Ever since Amadei showed me You Suck at CraigsList (which was yesterday, so I've clearly been ruminating on this long and hard), I thought the winners of CL deserved some attention here, as well.
First of all, let me say... I've posted several CL ads. And my responses are generally of questionable quality. But looking through the first page of CraigsList Hartford M4W LTR section has wrought...this.
This man fancies himself a poet.
HERE I LAY MY HEAD TO REST BUT ALL I CAN THINK ABOUT IS SOME NICE FIRM BREAST.. ,NICE AND PINK AND PINK DOWN LOW.. ,BUT DEFINATELY NOT PURPLE LIKE SOME FREAKIN HOE.. ,IVE SEARCHED THE BARS FROM NORTH TO SOUTH..,JUST TO FIND MYSELF GET SLAPPED IN THE MOUTH,..
Can't imagine why. In addition to being a pig, you're also yelling at them.
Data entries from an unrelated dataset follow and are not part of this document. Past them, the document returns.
<file path="src/rtl/fifo_rd_burst_drain_pkg.sv">
// Shared types for the async-FIFO read-side burst drain: FSM encodings and default widths.
// Widths here must stay in step with the async FIFO instance the drain sits behind.
package asy_fifo_pkg;
    localparam int DEF_DATA_W = 8;
    localparam int DEF_LEN_W  = 8;
    localparam int XFER_CNT_W = 16;

    typedef enum logic [1:0] {
        ST_IDLE  = 2'd0,
        ST_RUN   = 2'd1,
        ST_FLUSH = 2'd2
    } state_t;
endpackage

</file>
<file path="src/rtl/fifo_rd_burst_drain_if.sv">
// FIFO show-ahead read port plus the outgoing valid/ready word stream of the burst drain.
// master = the drain (pops the FIFO, drives the stream); slave = FIFO + stream consumer.
interface fifo_rd_burst_drain_if
    import asy_fifo_pkg::*;
    #(parameter int DATA_W = DEF_DATA_W);

    logic [DATA_W-1:0] fifo_r_data;
    logic              fifo_r_empty;
    logic              fifo_r_en;
    logic [DATA_W-1:0] m_data;
    logic              m_valid;
    logic              m_ready;
    logic              m_last;

    modport master (
        input  fifo_r_data, fifo_r_empty, m_ready,
        output fifo_r_en, m_data, m_valid, m_last
    );

    modport slave (
        output fifo_r_data, fifo_r_empty, m_ready,
        input  fifo_r_en, m_data, m_valid, m_last
    );
endinterface

</file>
<file path="src/rtl/fifo_rd_burst_drain_out_buf.sv">
// rd_out_buf2: 2-entry in-order output buffer; entry0 drives the stream outputs.
// Latency 1 cycle push to m_valid; backpressure via occ (caller must not push when occ==2 without a pop).
module rd_out_buf2
    import asy_fifo_pkg::*;
    #(parameter int DATA_W = DEF_DATA_W)
(
    input  logic              r_clk,
    input  logic              rst_n,
    input  logic              push,
    input  logic [DATA_W-1:0] push_data,
    input  logic              push_last,
    input  logic              m_ready,
    output logic [1:0]        occ,
    output logic [DATA_W-1:0] m_data,
    output logic              m_valid,
    output logic              m_last
);
    logic [DATA_W-1:0] d0, d1;
    logic              l0, l1;
    logic              pop;

    assign m_valid = (occ != 2'd0);
    assign m_data  = d0;
    assign m_last  = l0;
    assign pop     = m_valid & m_ready;

    always_ff @(posedge r_clk or negedge rst_n) begin
        if (!rst_n) begin
            occ <= 2'd0;
            d0  <= '0;
            d1  <= '0;
            l0  <= 1'b0;
            l1  <= 1'b0;
        end else begin
            case ({push, pop})
                2'b10: begin
                    if (occ == 2'd0) begin
                        d0 <= push_data;
                        l0 <= push_last;
                    end else begin
                        d1 <= push_data;
                        l1 <= push_last;
                    end
                    occ <= occ + 2'd1;
                end
                2'b01: begin
                    d0  <= d1;
                    l0  <= l1;
                    occ <= occ - 2'd1;
                end
                2'b11: begin
                    // Occupancy unchanged: the new word lands behind whatever remains
                    if (occ == 2'd1) begin
                        d0 <= push_data;
                        l0 <= push_last;
                    end else begin
                        d0 <= d1;
                        l0 <= l1;
                        d1 <= push_data;
                        l1 <= push_last;
                    end
                end
                default: ;
            endcase
        end
    end
endmodule

</file>
<file path="src/rtl/fifo_rd_burst_drain.sv">
// Pops burst_len words from a show-ahead FIFO and streams them out with m_last; optional FIFO_RD_XFER_CNT_EN adds xfer_cnt.
// Latency: FIFO head to m_valid 1 r_clk, one word/cycle sustained.
// Backpressure: pops stop when the 2-entry buffer is full; fifo_r_en has no combinational path from m_ready.
module fifo_rd_burst_drain
    import asy_fifo_pkg::*;
    #(
        parameter int DATA_W = DEF_DATA_W,
        parameter int LEN_W  = DEF_LEN_W
    )
(
    input  logic                     r_clk,
    input  logic                     rst_n,
    fifo_rd_burst_drain_if.master    sif,
    input  logic                     burst_start,
    input  logic [LEN_W-1:0]         burst_len,
    output logic                     busy,
    output logic                     done
`ifdef FIFO_RD_XFER_CNT_EN
    ,
    output logic [XFER_CNT_W-1:0]    xfer_cnt
`endif
);
    state_t            state, state_nxt;
    logic [LEN_W-1:0]  pops_left;
    logic              pop;
    logic [1:0]        occ;
    logic [DATA_W-1:0] buf_data;
    logic              buf_valid;
    logic              buf_last;
    logic              accept;
    logic              accept_last;

    assign pop         = (state == ST_RUN) & ~sif.fifo_r_empty &
                         (pops_left != '0) & (occ < 2'd2);
    assign accept      = buf_valid & sif.m_ready;
    assign accept_last = accept & buf_last;

    always_ff @(posedge r_clk or negedge rst_n) begin
        if (!rst_n) state <= ST_IDLE;
        else        state <= state_nxt;
    end

    always_comb begin
        state_nxt = state;
        case (state)
            ST_IDLE:  if (burst_start && burst_len != '0)      state_nxt = ST_RUN;
            ST_RUN:   if (pop && pops_left == LEN_W'(1))       state_nxt = ST_FLUSH;
            ST_FLUSH: if (accept_last)                         state_nxt = ST_IDLE;
            default:                                           state_nxt = ST_IDLE;
        endcase
    end

    always_comb begin
        busy          = (state != ST_IDLE);
        sif.fifo_r_en = pop;
    end

    always_ff @(posedge r_clk or negedge rst_n) begin
        if (!rst_n) begin
            pops_left <= '0;
            done      <= 1'b0;
        end else begin
            if (state == ST_IDLE && burst_start) pops_left <= burst_len;
            else if (pop)                        pops_left <= pops_left - LEN_W'(1);
            // Zero-length command completes without ever leaving IDLE
            done <= ((state == ST_IDLE) && burst_start && (burst_len == '0)) ||
                    ((state == ST_FLUSH) && accept_last);
        end
    end

    rd_out_buf2 #(.DATA_W(DATA_W)) u_out_buf (
        .r_clk     (r_clk),
        .rst_n     (rst_n),
        .push      (pop),
        .push_data (sif.fifo_r_data),
        .push_last (pops_left == LEN_W'(1)),
        .m_ready   (sif.m_ready),
        .occ       (occ),
        .m_data    (buf_data),
        .m_valid   (buf_valid),
        .m_last    (buf_last)
    );

    assign sif.m_data  = buf_data;
    assign sif.m_valid = buf_valid;
    assign sif.m_last  = buf_last;

`ifdef FIFO_RD_XFER_CNT_EN
    always_ff @(posedge r_clk or negedge rst_n) begin
        if (!rst_n)      xfer_cnt <= '0;
        else if (accept) xfer_cnt <= xfer_cnt + XFER_CNT_W'(1);
    end
`endif
endmodule

</file>
<file path="src/flat_wrapper.sv">
// flat-port wrapper written by rule: the top's interface ports become plain ports
module fifo_rd_burst_drain_flat import asy_fifo_pkg::*;
#(
        parameter int DATA_W = DEF_DATA_W,
        parameter int LEN_W  = DEF_LEN_W
    )
  (r_clk, rst_n, burst_start, burst_len, busy, done, sif_fifo_r_data, sif_fifo_r_empty, sif_m_ready, sif_fifo_r_en, sif_m_data, sif_m_valid, sif_m_last);
  fifo_rd_burst_drain_if #(.DATA_W(DATA_W)) sif_i ();
  input  logic r_clk;
  input  logic rst_n;
  input  logic burst_start;
  input  logic [LEN_W-1:0] burst_len;
  output logic busy;
  output logic done;
  input wire logic [$bits(sif_i.fifo_r_data)-1:0] sif_fifo_r_data;
  input wire logic [$bits(sif_i.fifo_r_empty)-1:0] sif_fifo_r_empty;
  input wire logic [$bits(sif_i.m_ready)-1:0] sif_m_ready;
  output wire logic [$bits(sif_i.fifo_r_en)-1:0] sif_fifo_r_en;
  output wire logic [$bits(sif_i.m_data)-1:0] sif_m_data;
  output wire logic [$bits(sif_i.m_valid)-1:0] sif_m_valid;
  output wire logic [$bits(sif_i.m_last)-1:0] sif_m_last;
  assign sif_i.fifo_r_data = sif_fifo_r_data;
  assign sif_i.fifo_r_empty = sif_fifo_r_empty;
  assign sif_i.m_ready = sif_m_ready;
  assign sif_fifo_r_en = sif_i.fifo_r_en;
  assign sif_m_data = sif_i.m_data;
  assign sif_m_valid = sif_i.m_valid;
  assign sif_m_last = sif_i.m_last;
  fifo_rd_burst_drain #(.DATA_W(DATA_W), .LEN_W(LEN_W)) u_core (.r_clk(r_clk), .rst_n(rst_n), .sif(sif_i), .burst_start(burst_start), .burst_len(burst_len), .busy(busy), .done(done));
endmodule
</file>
SPONTAINIOUS AND FUN IS ALL I DESIRE,..BEING KINKY AND PLEASURABLE WOULD JUST SET ME ON FIRE..,BEING PURE AND SWEET , BLONDE AND PETIT.., I WOULD LICK YOU THEN DICK YOU WITH MY BIG FUCKIN MEAT..,
Maybe it's just me, but the idea of being "dicked" with "meat" is not something I find appealing...
AFTER THATS ALL SAID AND DONE..,I WOULD NOT STOP UNTILL I MADE YOU CUM..,BEING HONEST AND SINCERE AND SAFE AS CAN BE..,I WOULD THEN UNTIE YOU AND THEN SET YOU FREE..,SO IF YOUR INTERESTED STILL AND LIKED WHAT YOUVE HEARD..,JUST GIVE ME A CALL AND SAY THE WORD..,WE COULD START SLOW AND BE DISCREET,.. YOU DONT HAVE TO TELL YOUR HUSBAND YOU JUST GOT SOME MEAT..,
But what if she went to the butcher shop? What if she just wanted to make dinner?
IM 6 FEET WHITE AT 175 SO HAPPY IM HERE AND STILL ALIVE,AT A NICE YOUNG AGE OF JUST 35..,AND YET I DONT HAVE A COLLAGE DEGREE..,IM STILL FUNNY AS HELL AND WILL MAKE YOU PEE..,
No "collage" degree? But everything is spelled perfectly and your grammar is impeccable!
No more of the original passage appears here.